Monday, March 10, 2014

From Dentist to...Fashion Designer?

Hi Everyone!

I wanted to start a blog about my journey with Exes and Ohs Intimates so I'd be able to go back and see the process and everything I accomplished, and so others could just have a little peek at this major life moment of mine. I also wanted to blog about it because I promised myself that I would glorify God in this process. I am exactly where I'm supposed to be because of God's will for my life. Sometimes it feels silly to say or think "God led me to design lingerie!" but that's exactly what He's done...and I couldn't be more thankful. But more on that later.

To me, to understand someone's present and future, you need a little history about their past. Growing up, Carson was an incredible artist. He was creative, intelligent, and could draw or paint anything you asked for. His talent was (and still is!) undeniable and unbelievable (I mean the guy started THE Pie Bar). From the time Cassidy was little, she was the most phenomenal dancer-it was undoubtedly what she was born to do. God blessed her with the ability to dance in a way that no one could take their eyes off of her. I think she's won every dance award ever at this point and now owns a thriving dance studio. Then there was me: I was the bookworm. School was always my thing--I loved it and it came easy to me. I knew from when I was little that I wanted to be in the medical field. Specifically, I wanted to be a pediatric orthopedic surgeon.  I never thought that I was artistic or creative. I felt like Carson and Cassidy got those genes and they skipped me--which was totally fine. I even waited until my senior year of high school to take an art class because I knew I'd be terrible, and that class definitely changed everything.
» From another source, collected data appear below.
### src/rtl/data_memory_lsu.sv
// RV32I load/store unit with an integrated word-organised data memory.
// Loads are combinational; stores commit on the clock edge; the first faulting access is latched.
module data_memory_lsu #(
  parameter int DEPTH_WORDS = 64
) (
  input  logic        clk,
  input  logic        rst,
  input  logic [31:0] addr,
  input  logic [31:0] wdata,
  input  logic        mem_read,
  input  logic        mem_write,
  input  logic [2:0]  funct3,
  input  logic        fault_clear,
  output logic [31:0] rdata,
  output logic        access_err,
  output logic        fault_valid,
  output logic [31:0] fault_addr,
  output logic        fault_is_store
);
  localparam int AW = $clog2(DEPTH_WORDS);

  logic [31:0]   mem_r [DEPTH_WORDS];
  logic [AW-1:0] idx_s;
  logic [31:0]   word_s;
  logic [31:0]   shifted_s;
  logic          illegal_s;
  logic          misaligned_s;
  logic [3:0]    be_s;
  logic [31:0]   wd_s;
  logic          unused_addr_s;

  assign idx_s         = addr[AW+1:2];
  assign word_s        = mem_r[idx_s];
  assign shifted_s     = word_s >> {addr[1:0], 3'b000};
  assign unused_addr_s = ^addr[31:AW+2];

  // Legality and alignment; store rules take precedence when mem_write is high.
  always_comb begin
    illegal_s    = 1'b0;
    misaligned_s = 1'b0;
    if (mem_write) begin
      case (funct3)
        3'b000, 3'b001, 3'b010: illegal_s = 1'b0;
        default:                illegal_s = 1'b1;
      endcase
    end else begin
      case (funct3)
        3'b011, 3'b110, 3'b111: illegal_s = 1'b1;
        default:                illegal_s = 1'b0;
      endcase
    end
    case (funct3[1:0])
      2'b01:   misaligned_s = addr[0];
      2'b10:   misaligned_s = (addr[1:0] != 2'b00);
      default: misaligned_s = 1'b0;
    endcase
    access_err = (mem_read | mem_write) & (illegal_s | misaligned_s);
  end

  // Load data extraction with sign or zero extension.
  always_comb begin
    rdata = 32'h0000_0000;
    if (mem_read && !access_err) begin
      case (funct3)
        3'b000:  rdata = {{24{shifted_s[7]}}, shifted_s[7:0]};
        3'b001:  rdata = {{16{shifted_s[15]}}, shifted_s[15:0]};
        3'b010:  rdata = word_s;
        3'b100:  rdata = {24'h00_0000, shifted_s[7:0]};
        3'b101:  rdata = {16'h0000, shifted_s[15:0]};
        default: rdata = 32'h0000_0000;
      endcase
    end else begin
      rdata = 32'h0000_0000;
    end
  end

  // Store byte enables and lane-replicated write data.
  always_comb begin
    be_s = 4'b0000;
    wd_s = wdata;
    case (funct3[1:0])
      2'b00: begin
        be_s = 4'b0001 << addr[1:0];
        wd_s = {4{wdata[7:0]}};
      end
      2'b01: begin
        be_s = addr[1] ? 4'b1100 : 4'b0011;
        wd_s = {2{wdata[15:0]}};
      end
      2'b10:   be_s = 4'b1111;
      default: be_s = 4'b0000;
    endcase
    if (!mem_write || access_err) begin
      be_s = 4'b0000;
    end else begin
      be_s = be_s;
    end
  end

  // Memory array: cleared on reset, byte-lane writes otherwise.
  always_ff @(posedge clk or posedge rst) begin
    if (rst) begin
      for (int i = 0; i < DEPTH_WORDS; i++) begin
        mem_r[i] <= 32'h0000_0000;
      end
    end else begin
      for (int b = 0; b < 4; b++) begin
        if (be_s[b]) begin
          mem_r[idx_s][8*b +: 8] <= wd_s[8*b +: 8];
        end
      end
    end
  end

  // Sticky fault capture; a new fault coinciding with a clear wins over the clear.
  always_ff @(posedge clk or posedge rst) begin
    if (rst) begin
      fault_valid    <= 1'b0;
      fault_addr     <= 32'h0000_0000;
      fault_is_store <= 1'b0;
    end else if (access_err && (!fault_valid || fault_clear)) begin
      fault_valid    <= 1'b1;
      fault_addr     <= addr;
      fault_is_store <= mem_write;
    end else if (fault_clear) begin
      fault_valid    <= 1'b0;
    end else begin
      fault_valid    <= fault_valid;
    end
  end
endmodule
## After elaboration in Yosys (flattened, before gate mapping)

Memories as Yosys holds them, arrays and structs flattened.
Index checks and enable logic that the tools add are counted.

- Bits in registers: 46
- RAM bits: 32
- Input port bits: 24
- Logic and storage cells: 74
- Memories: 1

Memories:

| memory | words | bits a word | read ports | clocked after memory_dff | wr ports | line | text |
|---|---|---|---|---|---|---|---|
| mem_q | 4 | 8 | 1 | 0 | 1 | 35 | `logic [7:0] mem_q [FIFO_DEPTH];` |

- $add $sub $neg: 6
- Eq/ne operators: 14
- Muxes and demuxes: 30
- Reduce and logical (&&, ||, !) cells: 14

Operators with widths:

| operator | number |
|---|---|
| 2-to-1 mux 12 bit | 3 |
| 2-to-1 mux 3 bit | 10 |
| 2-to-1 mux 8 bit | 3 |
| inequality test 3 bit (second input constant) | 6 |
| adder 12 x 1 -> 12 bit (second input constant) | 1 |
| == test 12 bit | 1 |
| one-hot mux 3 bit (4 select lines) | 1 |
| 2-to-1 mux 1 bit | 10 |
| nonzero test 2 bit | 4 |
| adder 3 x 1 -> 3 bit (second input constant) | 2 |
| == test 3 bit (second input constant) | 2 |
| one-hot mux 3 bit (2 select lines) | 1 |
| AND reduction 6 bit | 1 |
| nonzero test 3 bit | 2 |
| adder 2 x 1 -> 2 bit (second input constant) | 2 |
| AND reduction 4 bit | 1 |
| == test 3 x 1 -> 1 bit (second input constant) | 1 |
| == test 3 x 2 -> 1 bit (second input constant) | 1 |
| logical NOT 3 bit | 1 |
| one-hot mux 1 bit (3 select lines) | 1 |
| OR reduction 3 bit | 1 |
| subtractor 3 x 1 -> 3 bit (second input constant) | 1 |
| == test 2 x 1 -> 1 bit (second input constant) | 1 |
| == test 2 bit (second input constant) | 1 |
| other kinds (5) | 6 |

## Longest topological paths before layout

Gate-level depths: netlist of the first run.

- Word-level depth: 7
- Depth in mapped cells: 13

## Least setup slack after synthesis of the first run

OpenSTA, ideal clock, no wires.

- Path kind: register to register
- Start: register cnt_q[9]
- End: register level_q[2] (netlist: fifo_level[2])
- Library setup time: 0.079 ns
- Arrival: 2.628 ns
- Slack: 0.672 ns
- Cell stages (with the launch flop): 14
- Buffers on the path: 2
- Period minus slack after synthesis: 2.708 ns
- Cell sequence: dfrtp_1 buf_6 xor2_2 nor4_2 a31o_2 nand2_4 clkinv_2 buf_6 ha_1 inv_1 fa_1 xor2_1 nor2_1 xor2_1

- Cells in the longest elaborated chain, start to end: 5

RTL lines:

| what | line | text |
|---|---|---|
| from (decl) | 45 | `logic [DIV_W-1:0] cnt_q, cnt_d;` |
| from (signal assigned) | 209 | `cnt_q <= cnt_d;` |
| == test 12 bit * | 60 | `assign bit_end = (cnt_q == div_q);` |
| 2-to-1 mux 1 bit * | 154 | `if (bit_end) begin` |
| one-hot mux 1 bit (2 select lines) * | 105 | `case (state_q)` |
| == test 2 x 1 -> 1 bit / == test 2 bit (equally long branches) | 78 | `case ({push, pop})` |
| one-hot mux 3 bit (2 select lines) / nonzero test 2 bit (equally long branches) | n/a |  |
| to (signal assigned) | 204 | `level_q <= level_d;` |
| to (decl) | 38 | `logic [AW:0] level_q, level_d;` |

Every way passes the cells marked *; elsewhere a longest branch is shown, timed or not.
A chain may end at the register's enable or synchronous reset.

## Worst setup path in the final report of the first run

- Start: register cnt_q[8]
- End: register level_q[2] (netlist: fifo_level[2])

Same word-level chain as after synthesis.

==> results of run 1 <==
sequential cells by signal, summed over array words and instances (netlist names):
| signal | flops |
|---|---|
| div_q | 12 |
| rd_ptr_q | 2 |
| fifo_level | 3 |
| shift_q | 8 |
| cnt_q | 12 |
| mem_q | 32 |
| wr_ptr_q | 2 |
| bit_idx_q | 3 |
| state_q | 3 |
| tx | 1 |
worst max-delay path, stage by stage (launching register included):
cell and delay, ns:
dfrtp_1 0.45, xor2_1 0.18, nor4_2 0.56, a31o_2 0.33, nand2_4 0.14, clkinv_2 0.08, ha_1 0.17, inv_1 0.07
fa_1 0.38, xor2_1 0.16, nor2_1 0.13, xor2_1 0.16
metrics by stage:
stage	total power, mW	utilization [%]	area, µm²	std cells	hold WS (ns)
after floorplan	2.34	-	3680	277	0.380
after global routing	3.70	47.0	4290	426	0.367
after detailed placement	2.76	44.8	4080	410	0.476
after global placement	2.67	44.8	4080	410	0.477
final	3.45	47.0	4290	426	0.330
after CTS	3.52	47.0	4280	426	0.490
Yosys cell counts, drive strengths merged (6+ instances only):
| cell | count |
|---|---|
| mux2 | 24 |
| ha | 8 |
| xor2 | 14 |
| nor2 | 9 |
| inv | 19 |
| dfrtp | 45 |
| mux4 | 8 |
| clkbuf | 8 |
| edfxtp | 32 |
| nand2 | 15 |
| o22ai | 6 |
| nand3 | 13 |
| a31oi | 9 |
$ cat src/rtl/result_stream_serializer_pkg.sv
// Shared constants for the decoder result stream: FSM states, header byte offsets
// and the correction-size formulas also used by the host receiver.
package result_stream_serializer_pkg;

   typedef enum logic [2:0] {IDLE, ITER, CYC_HI, CYC_LO, CORR, TRAIL} state_t;

   localparam int ITER_OFS   = 0;
   localparam int CYC_HI_OFS = 1;
   localparam int CYC_LO_OFS = 2;
   localparam int CORR_OFS   = 3;

   function automatic int ceil_div(input int a, input int b);
      return (a + b - 1) / b;
   endfunction

   // X-edges, Z-edges plus the boundary edge, and vertical edges of one round
   function automatic int corr_per_round(input int x, input int z);
      return (x - 1) * z + (x - 1) * z + 1 + x * z;
   endfunction

   function automatic int corr_bytes_per_round(input int x, input int z);
      return ceil_div(corr_per_round(x, z), 8);
   endfunction

   function automatic int num_rounds(input int u, input int contexts);
      return ceil_div(u, contexts) * contexts;
   endfunction

endpackage
### config.mk
export PLATFORM = sky130hd
export DESIGN_NAME = alu_seq_flat
export DESIGN_NICKNAME = d
export VERILOG_FILES = /design/src/rtl/alu_seq_if.sv /design/src/rtl/alu_seq.sv /design/src/flat_wrapper.sv
export SDC_FILE = /design/constraint.sdc
export NUM_CORES = 1
export LEC_CHECK = 0
export BUFFER_PORTS_ARGS = -buffer_cell sky130_fd_sc_hd__buf_2
export CORE_MARGIN = 2
export CORE_UTILIZATION = 30
export DETAILED_ROUTE_END_ITERATION = 7
export GPL_TIMING_DRIVEN = 1
export SKIP_CTS_REPAIR_TIMING = 1
export SKIP_LAST_GASP = 1
export SLEW_MARGIN = 10
export SYNTH_ARGS = -nofsm -noshare
export SYNTH_HDL_FRONTEND = slang
export SYNTH_SLANG_ARGS = --single-unit
### constraint.sdc
create_clock -name clk -period 2.7 [get_ports clk]
set_input_delay 0.135 -clock clk [delete_from_list [all_inputs] [get_ports clk]]
set_output_delay 0.135 -clock clk [all_outputs]
set_load 0.05 [all_outputs]
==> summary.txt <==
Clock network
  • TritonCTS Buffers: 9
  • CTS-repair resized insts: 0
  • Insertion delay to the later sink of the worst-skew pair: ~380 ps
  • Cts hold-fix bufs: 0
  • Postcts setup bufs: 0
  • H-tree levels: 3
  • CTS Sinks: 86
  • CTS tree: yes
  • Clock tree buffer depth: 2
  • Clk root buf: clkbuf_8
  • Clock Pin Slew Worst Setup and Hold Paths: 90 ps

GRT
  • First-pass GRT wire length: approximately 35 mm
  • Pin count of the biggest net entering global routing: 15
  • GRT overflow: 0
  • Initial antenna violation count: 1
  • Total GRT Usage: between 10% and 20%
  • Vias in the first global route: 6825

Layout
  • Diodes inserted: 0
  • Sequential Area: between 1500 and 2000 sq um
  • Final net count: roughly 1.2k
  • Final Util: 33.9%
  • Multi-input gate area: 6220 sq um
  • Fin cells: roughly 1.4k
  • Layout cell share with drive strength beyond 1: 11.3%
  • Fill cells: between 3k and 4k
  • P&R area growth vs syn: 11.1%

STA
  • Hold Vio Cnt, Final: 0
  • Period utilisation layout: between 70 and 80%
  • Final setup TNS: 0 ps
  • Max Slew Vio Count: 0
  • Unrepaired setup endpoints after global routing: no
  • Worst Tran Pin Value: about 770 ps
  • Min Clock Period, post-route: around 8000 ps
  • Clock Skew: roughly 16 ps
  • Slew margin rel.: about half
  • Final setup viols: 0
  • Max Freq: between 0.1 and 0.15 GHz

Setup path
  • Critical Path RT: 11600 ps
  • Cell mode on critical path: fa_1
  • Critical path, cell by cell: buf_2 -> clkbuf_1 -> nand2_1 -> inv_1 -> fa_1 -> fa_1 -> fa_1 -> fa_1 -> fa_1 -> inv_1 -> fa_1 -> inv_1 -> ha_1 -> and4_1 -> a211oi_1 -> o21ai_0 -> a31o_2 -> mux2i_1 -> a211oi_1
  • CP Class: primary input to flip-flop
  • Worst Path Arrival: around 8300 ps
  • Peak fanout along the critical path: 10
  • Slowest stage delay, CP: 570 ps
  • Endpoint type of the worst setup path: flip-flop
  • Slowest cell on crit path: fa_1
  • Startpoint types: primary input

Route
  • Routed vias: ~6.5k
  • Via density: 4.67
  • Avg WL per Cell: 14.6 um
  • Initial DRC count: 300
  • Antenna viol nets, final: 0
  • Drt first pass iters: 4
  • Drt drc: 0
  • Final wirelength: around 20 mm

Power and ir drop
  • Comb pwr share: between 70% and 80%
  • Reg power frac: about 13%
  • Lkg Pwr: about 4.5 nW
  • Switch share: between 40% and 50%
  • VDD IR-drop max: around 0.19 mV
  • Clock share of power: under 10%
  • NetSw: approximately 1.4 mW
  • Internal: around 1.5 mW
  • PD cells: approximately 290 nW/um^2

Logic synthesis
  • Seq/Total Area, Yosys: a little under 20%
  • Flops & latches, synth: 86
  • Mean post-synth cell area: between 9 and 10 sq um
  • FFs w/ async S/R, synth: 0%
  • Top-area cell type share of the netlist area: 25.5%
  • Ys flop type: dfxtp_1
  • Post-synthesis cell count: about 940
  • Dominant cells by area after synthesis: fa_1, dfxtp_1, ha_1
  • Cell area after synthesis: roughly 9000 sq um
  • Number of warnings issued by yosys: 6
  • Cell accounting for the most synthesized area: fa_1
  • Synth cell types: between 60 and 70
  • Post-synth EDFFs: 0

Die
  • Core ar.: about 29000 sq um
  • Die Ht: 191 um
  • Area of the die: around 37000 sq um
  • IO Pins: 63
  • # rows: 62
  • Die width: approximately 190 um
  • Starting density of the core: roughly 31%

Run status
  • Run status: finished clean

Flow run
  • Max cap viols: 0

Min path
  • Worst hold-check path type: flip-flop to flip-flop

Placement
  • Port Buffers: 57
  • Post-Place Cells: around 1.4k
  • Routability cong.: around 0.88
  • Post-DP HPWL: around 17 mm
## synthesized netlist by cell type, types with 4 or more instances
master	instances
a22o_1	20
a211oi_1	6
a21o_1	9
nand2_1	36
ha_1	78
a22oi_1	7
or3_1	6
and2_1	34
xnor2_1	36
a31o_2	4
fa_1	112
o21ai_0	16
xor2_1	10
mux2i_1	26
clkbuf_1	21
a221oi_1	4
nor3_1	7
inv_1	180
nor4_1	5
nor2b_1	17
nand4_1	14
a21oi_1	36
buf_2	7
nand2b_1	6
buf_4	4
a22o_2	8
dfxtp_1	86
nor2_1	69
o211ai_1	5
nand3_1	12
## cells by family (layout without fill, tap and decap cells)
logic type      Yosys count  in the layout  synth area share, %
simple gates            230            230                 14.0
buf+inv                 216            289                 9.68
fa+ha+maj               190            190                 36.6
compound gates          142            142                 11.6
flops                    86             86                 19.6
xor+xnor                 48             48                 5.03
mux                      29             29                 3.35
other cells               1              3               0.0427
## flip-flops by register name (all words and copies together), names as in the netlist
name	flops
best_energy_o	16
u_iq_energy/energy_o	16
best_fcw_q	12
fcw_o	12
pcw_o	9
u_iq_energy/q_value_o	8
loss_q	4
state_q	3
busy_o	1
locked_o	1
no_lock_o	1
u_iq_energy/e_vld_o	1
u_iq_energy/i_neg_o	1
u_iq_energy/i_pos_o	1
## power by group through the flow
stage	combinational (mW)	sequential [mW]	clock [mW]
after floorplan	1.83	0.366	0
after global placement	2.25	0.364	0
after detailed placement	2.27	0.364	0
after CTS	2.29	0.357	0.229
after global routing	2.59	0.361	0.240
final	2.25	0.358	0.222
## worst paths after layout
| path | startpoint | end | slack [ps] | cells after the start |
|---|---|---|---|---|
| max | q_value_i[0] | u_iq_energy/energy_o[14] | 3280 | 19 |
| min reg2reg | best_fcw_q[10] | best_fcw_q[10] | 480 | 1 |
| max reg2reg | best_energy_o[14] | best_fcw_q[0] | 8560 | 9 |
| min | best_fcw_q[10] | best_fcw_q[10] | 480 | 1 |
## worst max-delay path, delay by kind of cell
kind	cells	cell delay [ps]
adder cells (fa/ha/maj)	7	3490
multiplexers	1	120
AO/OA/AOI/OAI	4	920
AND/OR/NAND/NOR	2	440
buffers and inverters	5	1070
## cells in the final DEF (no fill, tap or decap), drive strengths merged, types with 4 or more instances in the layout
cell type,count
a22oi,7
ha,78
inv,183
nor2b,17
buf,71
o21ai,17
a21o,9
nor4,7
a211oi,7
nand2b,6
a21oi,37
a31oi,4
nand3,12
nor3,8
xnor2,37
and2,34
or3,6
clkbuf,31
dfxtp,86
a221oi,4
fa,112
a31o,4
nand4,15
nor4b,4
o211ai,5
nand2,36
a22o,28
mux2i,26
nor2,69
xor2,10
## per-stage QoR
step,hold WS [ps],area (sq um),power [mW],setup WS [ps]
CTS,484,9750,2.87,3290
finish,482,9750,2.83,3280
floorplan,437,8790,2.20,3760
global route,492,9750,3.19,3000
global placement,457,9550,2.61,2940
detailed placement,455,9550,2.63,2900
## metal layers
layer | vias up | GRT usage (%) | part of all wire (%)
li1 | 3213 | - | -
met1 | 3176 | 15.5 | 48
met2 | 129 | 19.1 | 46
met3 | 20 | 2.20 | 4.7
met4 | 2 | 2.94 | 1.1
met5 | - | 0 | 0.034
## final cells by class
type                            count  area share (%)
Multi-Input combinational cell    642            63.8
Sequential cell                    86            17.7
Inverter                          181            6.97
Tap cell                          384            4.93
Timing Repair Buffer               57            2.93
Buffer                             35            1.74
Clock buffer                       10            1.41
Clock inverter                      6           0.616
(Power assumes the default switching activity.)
===== src/rtl/mem_pkg.sv =====
// Shared encodings for the RAM store path: request sizes, store FSM states and address widths.
package mem_pkg;

    localparam int ADDR_W_DEF = 32;
    localparam int RAM_AW     = ADDR_W_DEF - 2;

    localparam logic [1:0] SIZE_BYTE = 2'd0;
    localparam logic [1:0] SIZE_HALF = 2'd1;
    localparam logic [1:0] SIZE_WORD = 2'd2;
    localparam logic [1:0] SIZE_RSVD = 2'd3;

    typedef enum logic [2:0] {
        ST_IDLE,
        ST_READ,
        ST_MERGE,
        ST_WRITE,
        ST_FAULT
    } state_e;

endpackage
--- src/rtl/uart_pkg.sv ---
// Shared UART MMIO definitions: register map, CON bit indices, FSM encodings.
// Used by uart_mmio and uart_rx_core.
package uart_pkg;

  localparam logic [31:0] ADDR_TXD = 32'h4000_0018;
  localparam logic [31:0] ADDR_RXD = 32'h4000_001C;
  localparam logic [31:0] ADDR_CON = 32'h4000_0020;

  localparam int CON_TX_BUSY = 0;
  localparam int CON_TX_DONE = 1;
  localparam int CON_RX_VLD  = 2;
  localparam int CON_RX_OVR  = 3;
  localparam int CON_IRQ_EN  = 4;

  typedef enum logic [1:0] {
    TX_IDLE,
    TX_START,
    TX_DATA,
    TX_STOP
  } tx_state_t;

  typedef enum logic [1:0] {
    RX_IDLE,
    RX_START,
    RX_DATA,
    RX_STOP
  } rx_state_t;

  function automatic logic reg_sel(
    input logic [31:0] a,
    input logic [31:0] r
  );
    return a[31:2] == r[31:2];
  endfunction

endpackage

--- src/rtl/uart_rx_core.sv ---
// UART receiver: 2-flop synchronizer, start-bit qualify, 8N1 deserializer.
// done_o pulses for one cycle when a frame ends with a valid stop bit.
module uart_rx_core
  import uart_pkg::*;
#(
  parameter int BAUD_DIV = 10417
) (
  input  logic       clk,
  input  logic       reset,
  input  logic       rx_i,
  output logic [7:0] byte_o,
  output logic       done_o
);

  localparam logic [15:0] LAST = 16'(BAUD_DIV - 1);
  localparam logic [15:0] HALF = 16'(BAUD_DIV / 2 - 1);

  logic [1:0]  sync_q;
  logic        prev_q;
  logic        rx_s;
  rx_state_t   st_q, st_d;
  logic [15:0] cnt_q, cnt_d;
  logic [2:0]  bit_q, bit_d;
  logic [7:0]  sh_q, sh_d;

  assign rx_s   = sync_q[1];
  assign byte_o = sh_q;

  always_ff @(posedge clk) begin
    if (reset) begin
      sync_q <= 2'b11;
      prev_q <= 1'b1;
      st_q   <= RX_IDLE;
      cnt_q  <= '0;
      bit_q  <= '0;
      sh_q   <= '0;
    end else begin
      sync_q <= {sync_q[0], rx_i};
      prev_q <= rx_s;
      st_q   <= st_d;
      cnt_q  <= cnt_d;
      bit_q  <= bit_d;
      sh_q   <= sh_d;
    end
  end

  always_comb begin
    st_d   = st_q;
    cnt_d  = cnt_q;
    bit_d  = bit_q;
    sh_d   = sh_q;
    done_o = 1'b0;
    unique case (st_q)
      RX_IDLE: begin
        if (prev_q && !rx_s) begin
          st_d  = RX_START;
          cnt_d = '0;
        end
      end
      RX_START: begin
        if (cnt_q == HALF) begin
          cnt_d = '0;
          bit_d = '0;
          st_d  = rx_s ? RX_IDLE : RX_DATA;
        end else begin
          cnt_d = cnt_q + 16'd1;
        end
      end
      RX_DATA: begin
        if (cnt_q == LAST) begin
          cnt_d = '0;
          sh_d  = {rx_s, sh_q[7:1]};
          if (bit_q == 3'd7) st_d = RX_STOP;
          else bit_d = bit_q + 3'd1;
        end else begin
          cnt_d = cnt_q + 16'd1;
        end
      end
      RX_STOP: begin
        if (cnt_q == LAST) begin
          cnt_d  = '0;
          st_d   = RX_IDLE;
          done_o = rx_s;
        end else begin
          cnt_d = cnt_q + 16'd1;
        end
      end
      default: st_d = RX_IDLE;
    endcase
  end

endmodule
It was just a regular art class for a fine art credit and I dreaded it. The teacher was Carson and Cassidy's old teacher so I knew he expected greatness from me. I think I even told him not to get too excited--my siblings were gifted in art and I just wasn't. At the time, as a senior, I was accepted to Texas Tech and my degree was already set as Pre-Dental (I realized throughout my life that I have a horrific fear of bones--weird I know--so orthopedic surgery was out). Anyway, I started this art class and realized that God didn't skip me on the art genes. He blessed me beyond belief. My teacher complimented me and told me I should look into the art field. I felt compelled to browse degree plans at Tech and see what was available. When I saw Apparel Design and Manufacturing, I knew it was for me. I told my parents I was changing from Pre-Dental to Fashion Design. My parents, who are the two most supportive people EVER, were like "Yeah! Go for it!"...I know now God stepped in to my life and led me to do fashion design.

It was such a huge shift to go from academics to creativity. I knew it was a massive chance to go into fashion design but my faith was too strong to change my mind. I've always known that God has specific plans for everyone and that you meet people you're supposed to meet and that you have major experiences that you're supposed to have. His plan is beyond perfect and I trust in Him with every part of my being. He's led me this far without leaving me, so I know that if I go to Dallas Market in August and fall flat on my face, it's because He wants that for me. It's because He has something SO much better in store. My life is in His hands, and I couldn't be more thankful and more blessed that it is. So, I'll leave you with this:

 
I can't wait to find out what else I'm living for.